Start of Extracted records
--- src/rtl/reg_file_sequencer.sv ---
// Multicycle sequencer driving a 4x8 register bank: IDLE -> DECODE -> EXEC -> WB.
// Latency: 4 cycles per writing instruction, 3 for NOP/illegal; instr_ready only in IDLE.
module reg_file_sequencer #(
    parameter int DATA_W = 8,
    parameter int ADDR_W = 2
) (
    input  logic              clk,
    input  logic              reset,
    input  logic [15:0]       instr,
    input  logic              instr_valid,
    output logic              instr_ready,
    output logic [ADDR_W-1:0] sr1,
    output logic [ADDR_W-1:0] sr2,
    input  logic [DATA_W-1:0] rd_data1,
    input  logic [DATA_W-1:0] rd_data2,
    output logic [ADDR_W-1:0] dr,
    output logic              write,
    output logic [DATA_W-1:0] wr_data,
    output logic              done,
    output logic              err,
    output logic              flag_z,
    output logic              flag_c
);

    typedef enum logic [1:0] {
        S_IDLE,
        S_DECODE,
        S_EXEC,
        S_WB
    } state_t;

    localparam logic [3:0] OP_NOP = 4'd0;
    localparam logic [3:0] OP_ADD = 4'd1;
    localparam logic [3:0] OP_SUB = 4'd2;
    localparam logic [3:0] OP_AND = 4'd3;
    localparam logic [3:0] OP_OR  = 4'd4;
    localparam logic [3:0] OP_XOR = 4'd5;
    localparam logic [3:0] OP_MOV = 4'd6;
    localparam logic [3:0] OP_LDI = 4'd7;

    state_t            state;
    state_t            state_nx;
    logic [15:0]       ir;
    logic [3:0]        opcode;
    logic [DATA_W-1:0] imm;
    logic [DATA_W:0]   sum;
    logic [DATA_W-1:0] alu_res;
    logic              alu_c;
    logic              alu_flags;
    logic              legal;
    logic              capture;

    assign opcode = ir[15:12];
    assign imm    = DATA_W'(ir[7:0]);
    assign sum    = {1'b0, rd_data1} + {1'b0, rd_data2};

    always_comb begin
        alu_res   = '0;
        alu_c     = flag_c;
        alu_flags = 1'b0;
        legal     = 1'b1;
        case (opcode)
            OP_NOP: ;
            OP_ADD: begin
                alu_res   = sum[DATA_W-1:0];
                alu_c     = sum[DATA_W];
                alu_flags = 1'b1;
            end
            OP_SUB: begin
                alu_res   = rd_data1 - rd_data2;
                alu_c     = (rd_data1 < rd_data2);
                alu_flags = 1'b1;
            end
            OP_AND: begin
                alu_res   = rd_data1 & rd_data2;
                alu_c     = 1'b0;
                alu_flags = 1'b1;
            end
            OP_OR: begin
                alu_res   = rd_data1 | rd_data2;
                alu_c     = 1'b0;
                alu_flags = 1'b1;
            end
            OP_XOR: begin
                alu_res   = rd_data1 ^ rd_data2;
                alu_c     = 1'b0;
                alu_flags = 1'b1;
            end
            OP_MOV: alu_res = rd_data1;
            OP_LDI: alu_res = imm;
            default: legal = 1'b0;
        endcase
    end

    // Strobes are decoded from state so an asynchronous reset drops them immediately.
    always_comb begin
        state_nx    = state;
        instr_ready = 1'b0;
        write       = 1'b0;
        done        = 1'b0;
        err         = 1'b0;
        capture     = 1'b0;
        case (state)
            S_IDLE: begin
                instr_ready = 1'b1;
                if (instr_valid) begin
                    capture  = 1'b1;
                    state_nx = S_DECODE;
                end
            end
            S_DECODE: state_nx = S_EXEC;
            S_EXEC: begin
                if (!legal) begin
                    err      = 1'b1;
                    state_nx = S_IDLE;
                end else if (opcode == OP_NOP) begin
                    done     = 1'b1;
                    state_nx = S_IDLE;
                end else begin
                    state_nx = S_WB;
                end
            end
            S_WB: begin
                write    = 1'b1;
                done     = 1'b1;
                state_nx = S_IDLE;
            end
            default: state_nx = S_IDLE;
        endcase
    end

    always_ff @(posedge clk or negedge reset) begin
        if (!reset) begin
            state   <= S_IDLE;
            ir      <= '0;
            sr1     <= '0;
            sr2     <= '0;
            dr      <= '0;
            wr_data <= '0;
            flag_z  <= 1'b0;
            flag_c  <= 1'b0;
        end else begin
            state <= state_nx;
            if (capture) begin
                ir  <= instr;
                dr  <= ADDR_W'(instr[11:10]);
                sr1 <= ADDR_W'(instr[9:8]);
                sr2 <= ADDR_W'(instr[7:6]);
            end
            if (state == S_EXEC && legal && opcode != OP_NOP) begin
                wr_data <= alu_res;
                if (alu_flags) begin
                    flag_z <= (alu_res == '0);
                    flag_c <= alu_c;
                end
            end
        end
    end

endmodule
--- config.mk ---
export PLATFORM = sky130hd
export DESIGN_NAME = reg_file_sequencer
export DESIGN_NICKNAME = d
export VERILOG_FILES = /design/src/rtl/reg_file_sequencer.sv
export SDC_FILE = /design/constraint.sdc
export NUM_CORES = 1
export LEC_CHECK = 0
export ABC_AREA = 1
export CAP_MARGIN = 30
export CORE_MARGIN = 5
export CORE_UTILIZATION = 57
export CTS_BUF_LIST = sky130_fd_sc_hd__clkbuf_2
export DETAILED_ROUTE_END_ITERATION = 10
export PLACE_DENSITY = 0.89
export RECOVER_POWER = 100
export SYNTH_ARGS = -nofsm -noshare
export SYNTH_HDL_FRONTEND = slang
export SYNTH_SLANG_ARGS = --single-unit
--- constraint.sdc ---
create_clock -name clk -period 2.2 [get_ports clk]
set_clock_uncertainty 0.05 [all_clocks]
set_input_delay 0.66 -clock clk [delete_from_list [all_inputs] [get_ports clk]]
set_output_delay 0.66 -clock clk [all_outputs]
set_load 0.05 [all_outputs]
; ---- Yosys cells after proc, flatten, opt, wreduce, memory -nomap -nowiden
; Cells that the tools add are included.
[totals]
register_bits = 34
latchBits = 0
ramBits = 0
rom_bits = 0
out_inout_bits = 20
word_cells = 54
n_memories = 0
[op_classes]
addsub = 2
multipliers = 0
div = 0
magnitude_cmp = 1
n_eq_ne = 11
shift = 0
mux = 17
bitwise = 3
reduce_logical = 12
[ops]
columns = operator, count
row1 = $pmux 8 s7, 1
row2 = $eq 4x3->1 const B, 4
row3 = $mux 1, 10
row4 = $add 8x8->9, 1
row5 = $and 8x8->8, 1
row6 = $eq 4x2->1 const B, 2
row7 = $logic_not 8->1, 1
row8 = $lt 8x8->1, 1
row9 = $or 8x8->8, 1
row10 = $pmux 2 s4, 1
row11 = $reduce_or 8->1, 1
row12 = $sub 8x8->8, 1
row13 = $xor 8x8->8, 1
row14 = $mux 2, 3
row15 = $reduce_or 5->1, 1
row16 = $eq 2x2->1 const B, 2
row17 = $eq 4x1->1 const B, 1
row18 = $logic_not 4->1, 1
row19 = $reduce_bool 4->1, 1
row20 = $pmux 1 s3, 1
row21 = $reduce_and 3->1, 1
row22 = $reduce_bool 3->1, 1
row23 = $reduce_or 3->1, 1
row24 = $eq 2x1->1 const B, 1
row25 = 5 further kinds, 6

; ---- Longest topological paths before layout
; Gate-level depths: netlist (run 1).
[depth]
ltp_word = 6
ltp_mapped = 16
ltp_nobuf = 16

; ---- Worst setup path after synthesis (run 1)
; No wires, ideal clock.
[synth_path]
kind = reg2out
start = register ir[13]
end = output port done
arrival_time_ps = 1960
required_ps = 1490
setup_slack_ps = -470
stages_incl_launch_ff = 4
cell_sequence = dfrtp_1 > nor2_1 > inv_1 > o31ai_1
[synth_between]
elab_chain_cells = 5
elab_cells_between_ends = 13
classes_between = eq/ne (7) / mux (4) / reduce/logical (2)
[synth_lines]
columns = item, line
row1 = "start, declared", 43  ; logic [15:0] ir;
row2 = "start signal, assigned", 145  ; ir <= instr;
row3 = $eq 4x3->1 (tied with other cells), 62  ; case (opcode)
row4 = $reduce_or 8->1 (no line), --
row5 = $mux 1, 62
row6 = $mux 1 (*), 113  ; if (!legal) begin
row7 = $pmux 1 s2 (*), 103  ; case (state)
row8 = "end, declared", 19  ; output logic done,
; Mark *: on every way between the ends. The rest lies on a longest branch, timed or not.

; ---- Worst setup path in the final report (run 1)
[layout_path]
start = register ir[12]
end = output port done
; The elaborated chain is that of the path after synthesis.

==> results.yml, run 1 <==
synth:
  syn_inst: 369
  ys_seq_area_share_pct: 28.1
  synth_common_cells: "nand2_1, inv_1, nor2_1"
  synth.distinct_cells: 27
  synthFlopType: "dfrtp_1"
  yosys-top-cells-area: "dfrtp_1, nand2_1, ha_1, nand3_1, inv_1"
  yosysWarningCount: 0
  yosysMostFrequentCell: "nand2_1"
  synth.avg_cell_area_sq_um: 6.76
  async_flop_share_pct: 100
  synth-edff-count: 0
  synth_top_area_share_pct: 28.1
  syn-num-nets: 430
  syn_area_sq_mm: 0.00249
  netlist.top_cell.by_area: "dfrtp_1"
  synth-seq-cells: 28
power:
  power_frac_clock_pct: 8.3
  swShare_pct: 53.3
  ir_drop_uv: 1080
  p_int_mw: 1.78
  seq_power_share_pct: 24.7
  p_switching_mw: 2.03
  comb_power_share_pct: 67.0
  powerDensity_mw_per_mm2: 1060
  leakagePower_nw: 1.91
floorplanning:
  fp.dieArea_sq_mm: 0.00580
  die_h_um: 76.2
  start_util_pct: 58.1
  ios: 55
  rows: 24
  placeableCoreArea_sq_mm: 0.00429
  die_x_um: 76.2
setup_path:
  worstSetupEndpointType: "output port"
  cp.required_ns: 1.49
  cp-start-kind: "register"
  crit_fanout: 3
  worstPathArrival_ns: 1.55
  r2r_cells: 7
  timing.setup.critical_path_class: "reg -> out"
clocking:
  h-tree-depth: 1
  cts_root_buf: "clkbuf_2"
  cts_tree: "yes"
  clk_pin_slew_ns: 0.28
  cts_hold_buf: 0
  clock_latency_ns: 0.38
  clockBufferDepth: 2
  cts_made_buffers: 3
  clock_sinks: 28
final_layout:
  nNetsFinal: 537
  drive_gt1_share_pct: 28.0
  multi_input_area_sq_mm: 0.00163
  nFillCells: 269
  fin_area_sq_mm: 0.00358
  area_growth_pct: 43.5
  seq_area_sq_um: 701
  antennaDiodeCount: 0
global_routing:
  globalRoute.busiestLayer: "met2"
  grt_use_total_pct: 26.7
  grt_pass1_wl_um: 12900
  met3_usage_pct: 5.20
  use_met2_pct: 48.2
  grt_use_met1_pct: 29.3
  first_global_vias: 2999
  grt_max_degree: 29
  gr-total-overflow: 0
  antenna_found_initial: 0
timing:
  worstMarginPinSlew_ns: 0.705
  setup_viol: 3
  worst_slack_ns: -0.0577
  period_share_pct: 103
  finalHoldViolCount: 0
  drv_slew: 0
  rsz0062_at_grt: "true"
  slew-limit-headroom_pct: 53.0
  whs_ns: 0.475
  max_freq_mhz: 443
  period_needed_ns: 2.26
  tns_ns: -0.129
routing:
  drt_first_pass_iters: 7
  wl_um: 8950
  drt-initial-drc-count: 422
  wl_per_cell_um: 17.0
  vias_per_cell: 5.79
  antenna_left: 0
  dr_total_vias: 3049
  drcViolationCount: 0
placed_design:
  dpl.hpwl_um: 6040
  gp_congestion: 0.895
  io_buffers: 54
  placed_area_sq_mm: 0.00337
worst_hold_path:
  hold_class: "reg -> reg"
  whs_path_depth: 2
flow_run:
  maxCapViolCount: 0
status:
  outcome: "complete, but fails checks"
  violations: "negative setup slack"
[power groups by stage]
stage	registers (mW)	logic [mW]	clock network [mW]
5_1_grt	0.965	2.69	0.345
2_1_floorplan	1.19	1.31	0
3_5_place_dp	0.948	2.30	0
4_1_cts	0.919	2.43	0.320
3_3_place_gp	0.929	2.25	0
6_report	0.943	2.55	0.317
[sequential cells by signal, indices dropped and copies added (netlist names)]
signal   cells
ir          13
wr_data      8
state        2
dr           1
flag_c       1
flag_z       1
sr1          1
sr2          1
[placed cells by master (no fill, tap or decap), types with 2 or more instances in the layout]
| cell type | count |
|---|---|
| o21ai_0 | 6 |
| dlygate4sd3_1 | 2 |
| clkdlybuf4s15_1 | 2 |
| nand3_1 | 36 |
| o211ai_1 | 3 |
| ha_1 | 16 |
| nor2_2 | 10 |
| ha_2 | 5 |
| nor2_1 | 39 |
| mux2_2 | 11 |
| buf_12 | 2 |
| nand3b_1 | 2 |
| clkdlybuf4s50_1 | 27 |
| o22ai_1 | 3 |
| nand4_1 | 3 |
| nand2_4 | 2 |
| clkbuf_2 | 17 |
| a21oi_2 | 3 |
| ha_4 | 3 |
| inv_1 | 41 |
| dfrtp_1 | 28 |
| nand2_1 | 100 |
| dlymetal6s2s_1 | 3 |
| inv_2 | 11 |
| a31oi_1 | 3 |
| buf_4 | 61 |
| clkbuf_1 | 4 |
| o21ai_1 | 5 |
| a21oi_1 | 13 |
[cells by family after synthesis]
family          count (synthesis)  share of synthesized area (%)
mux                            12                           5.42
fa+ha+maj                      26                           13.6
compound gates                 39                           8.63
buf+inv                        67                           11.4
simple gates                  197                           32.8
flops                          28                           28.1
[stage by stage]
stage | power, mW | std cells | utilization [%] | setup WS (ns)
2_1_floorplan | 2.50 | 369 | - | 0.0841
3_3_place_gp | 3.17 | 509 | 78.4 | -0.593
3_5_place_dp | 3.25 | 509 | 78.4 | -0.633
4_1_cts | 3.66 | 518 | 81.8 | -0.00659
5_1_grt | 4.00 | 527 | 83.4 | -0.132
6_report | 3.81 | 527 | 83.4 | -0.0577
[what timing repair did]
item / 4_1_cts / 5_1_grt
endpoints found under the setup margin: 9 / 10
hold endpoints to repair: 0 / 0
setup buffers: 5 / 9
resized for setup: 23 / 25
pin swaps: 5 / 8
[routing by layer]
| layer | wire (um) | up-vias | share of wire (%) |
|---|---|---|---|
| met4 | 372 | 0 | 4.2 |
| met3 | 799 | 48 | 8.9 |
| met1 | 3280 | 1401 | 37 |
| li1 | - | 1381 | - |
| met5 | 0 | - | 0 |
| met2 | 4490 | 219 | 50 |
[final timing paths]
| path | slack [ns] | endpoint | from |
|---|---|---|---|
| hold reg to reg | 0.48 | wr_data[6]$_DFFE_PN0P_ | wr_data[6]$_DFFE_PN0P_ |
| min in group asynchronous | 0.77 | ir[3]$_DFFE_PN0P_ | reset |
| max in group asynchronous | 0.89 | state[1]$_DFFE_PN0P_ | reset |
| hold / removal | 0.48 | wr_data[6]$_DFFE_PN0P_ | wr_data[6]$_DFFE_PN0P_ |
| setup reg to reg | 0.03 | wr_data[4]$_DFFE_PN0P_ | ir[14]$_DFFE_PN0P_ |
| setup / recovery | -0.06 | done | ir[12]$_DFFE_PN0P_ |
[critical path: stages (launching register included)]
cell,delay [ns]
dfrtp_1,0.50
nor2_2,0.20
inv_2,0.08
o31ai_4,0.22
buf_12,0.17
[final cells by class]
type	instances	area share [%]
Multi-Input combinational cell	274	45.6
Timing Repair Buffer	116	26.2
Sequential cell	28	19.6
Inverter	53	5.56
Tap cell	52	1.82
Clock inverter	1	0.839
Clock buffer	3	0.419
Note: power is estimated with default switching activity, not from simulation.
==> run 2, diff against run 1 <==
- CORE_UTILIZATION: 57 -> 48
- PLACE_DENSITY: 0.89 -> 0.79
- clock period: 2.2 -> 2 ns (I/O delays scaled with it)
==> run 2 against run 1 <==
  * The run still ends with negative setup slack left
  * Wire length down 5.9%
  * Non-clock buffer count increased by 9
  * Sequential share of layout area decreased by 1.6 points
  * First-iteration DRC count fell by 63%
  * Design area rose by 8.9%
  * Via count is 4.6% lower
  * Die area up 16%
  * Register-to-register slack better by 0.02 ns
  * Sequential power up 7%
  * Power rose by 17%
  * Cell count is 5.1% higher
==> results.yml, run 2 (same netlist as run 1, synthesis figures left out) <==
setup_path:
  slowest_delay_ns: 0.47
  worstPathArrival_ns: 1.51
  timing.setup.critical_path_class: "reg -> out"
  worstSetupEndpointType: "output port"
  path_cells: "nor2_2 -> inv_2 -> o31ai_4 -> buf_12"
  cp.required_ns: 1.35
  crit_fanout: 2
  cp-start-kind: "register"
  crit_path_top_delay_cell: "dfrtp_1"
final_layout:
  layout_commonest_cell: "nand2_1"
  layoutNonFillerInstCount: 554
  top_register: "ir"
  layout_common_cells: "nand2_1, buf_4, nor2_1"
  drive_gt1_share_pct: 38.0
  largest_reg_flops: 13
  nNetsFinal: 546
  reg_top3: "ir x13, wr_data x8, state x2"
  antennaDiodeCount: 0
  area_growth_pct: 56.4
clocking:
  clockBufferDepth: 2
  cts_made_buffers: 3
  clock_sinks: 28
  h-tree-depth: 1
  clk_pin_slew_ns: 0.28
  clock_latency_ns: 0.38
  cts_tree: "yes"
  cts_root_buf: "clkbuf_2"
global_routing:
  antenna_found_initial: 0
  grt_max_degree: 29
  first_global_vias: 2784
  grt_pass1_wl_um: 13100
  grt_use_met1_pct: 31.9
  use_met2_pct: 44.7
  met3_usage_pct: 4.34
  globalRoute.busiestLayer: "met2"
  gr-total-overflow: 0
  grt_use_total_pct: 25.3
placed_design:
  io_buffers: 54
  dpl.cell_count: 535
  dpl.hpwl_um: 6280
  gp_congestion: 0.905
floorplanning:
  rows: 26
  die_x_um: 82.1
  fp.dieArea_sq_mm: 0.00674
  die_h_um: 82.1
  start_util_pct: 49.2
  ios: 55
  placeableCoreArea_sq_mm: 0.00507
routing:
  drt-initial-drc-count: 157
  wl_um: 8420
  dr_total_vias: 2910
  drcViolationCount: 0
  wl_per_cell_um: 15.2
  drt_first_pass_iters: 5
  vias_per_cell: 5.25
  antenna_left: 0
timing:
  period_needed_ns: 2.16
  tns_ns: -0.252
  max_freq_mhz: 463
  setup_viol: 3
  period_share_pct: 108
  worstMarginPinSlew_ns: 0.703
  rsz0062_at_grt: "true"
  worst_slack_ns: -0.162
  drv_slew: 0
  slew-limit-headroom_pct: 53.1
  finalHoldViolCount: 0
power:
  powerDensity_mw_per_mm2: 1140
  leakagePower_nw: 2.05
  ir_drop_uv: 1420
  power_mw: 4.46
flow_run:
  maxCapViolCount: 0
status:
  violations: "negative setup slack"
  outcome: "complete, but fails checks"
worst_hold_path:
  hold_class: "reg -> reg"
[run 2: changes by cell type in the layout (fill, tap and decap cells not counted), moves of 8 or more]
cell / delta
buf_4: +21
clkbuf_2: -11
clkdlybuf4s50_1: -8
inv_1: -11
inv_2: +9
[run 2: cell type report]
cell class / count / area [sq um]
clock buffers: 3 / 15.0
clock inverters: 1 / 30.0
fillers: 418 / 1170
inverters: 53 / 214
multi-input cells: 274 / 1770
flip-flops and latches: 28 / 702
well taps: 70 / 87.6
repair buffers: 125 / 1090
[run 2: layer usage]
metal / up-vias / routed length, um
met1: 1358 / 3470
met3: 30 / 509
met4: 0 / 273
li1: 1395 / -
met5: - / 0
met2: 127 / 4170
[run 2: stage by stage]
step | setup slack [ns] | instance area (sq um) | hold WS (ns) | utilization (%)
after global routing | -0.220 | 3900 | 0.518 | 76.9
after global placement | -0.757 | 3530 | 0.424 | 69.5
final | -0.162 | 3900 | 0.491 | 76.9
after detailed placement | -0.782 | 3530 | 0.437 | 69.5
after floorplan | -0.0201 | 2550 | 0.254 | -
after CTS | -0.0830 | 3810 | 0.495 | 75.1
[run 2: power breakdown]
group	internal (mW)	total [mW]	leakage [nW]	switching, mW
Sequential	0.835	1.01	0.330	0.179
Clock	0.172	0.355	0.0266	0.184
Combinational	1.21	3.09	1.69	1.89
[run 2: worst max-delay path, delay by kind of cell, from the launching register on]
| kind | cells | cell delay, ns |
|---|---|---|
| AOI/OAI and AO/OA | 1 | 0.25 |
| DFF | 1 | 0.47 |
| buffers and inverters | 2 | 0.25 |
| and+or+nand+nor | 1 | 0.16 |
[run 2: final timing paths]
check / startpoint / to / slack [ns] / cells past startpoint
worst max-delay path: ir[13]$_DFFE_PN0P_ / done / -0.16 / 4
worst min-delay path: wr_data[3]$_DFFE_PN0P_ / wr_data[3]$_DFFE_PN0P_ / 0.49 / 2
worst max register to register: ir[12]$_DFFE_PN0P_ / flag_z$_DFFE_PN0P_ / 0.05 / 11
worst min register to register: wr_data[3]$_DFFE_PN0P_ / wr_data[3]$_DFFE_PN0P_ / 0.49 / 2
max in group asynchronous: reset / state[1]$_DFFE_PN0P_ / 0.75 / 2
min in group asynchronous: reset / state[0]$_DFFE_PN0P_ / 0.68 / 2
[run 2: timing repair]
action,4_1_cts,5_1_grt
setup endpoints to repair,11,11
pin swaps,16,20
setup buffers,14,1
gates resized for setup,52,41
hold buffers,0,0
End of Extracted records
> [Exercise aim] Could you restate word for word the lines above from the one containing "export DETAILED_ROUTE_END_ITERATION = 10" through the one containing "row5 = $mux 1, 62", both included, and nothing else?

> [The answer]
export DETAILED_ROUTE_END_ITERATION = 10
export PLACE_DENSITY = 0.89
export RECOVER_POWER = 100
export SYNTH_ARGS = -nofsm -noshare
export SYNTH_HDL_FRONTEND = slang
export SYNTH_SLANG_ARGS = --single-unit
--- constraint.sdc ---
create_clock -name clk -period 2.2 [get_ports clk]
set_clock_uncertainty 0.05 [all_clocks]
set_input_delay 0.66 -clock clk [delete_from_list [all_inputs] [get_ports clk]]
set_output_delay 0.66 -clock clk [all_outputs]
set_load 0.05 [all_outputs]
; ---- Yosys cells after proc, flatten, opt, wreduce, memory -nomap -nowiden
; Cells that the tools add are included.
[totals]
register_bits = 34
latchBits = 0
ramBits = 0
rom_bits = 0
out_inout_bits = 20
word_cells = 54
n_memories = 0
[op_classes]
addsub = 2
multipliers = 0
div = 0
magnitude_cmp = 1
n_eq_ne = 11
shift = 0
mux = 17
bitwise = 3
reduce_logical = 12
[ops]
columns = operator, count
row1 = $pmux 8 s7, 1
row2 = $eq 4x3->1 const B, 4
row3 = $mux 1, 10
row4 = $add 8x8->9, 1
row5 = $and 8x8->8, 1
row6 = $eq 4x2->1 const B, 2
row7 = $logic_not 8->1, 1
row8 = $lt 8x8->1, 1
row9 = $or 8x8->8, 1
row10 = $pmux 2 s4, 1
row11 = $reduce_or 8->1, 1
row12 = $sub 8x8->8, 1
row13 = $xor 8x8->8, 1
row14 = $mux 2, 3
row15 = $reduce_or 5->1, 1
row16 = $eq 2x2->1 const B, 2
row17 = $eq 4x1->1 const B, 1
row18 = $logic_not 4->1, 1
row19 = $reduce_bool 4->1, 1
row20 = $pmux 1 s3, 1
row21 = $reduce_and 3->1, 1
row22 = $reduce_bool 3->1, 1
row23 = $reduce_or 3->1, 1
row24 = $eq 2x1->1 const B, 1
row25 = 5 further kinds, 6

; ---- Longest topological paths before layout
; Gate-level depths: netlist (run 1).
[depth]
ltp_word = 6
ltp_mapped = 16
ltp_nobuf = 16

; ---- Worst setup path after synthesis (run 1)
; No wires, ideal clock.
[synth_path]
kind = reg2out
start = register ir[13]
end = output port done
arrival_time_ps = 1960
required_ps = 1490
setup_slack_ps = -470
stages_incl_launch_ff = 4
cell_sequence = dfrtp_1 > nor2_1 > inv_1 > o31ai_1
[synth_between]
elab_chain_cells = 5
elab_cells_between_ends = 13
classes_between = eq/ne (7) / mux (4) / reduce/logical (2)
[synth_lines]
columns = item, line
row1 = "start, declared", 43  ; logic [15:0] ir;
row2 = "start signal, assigned", 145  ; ir <= instr;
row3 = $eq 4x3->1 (tied with other cells), 62  ; case (opcode)
row4 = $reduce_or 8->1 (no line), --
row5 = $mux 1, 62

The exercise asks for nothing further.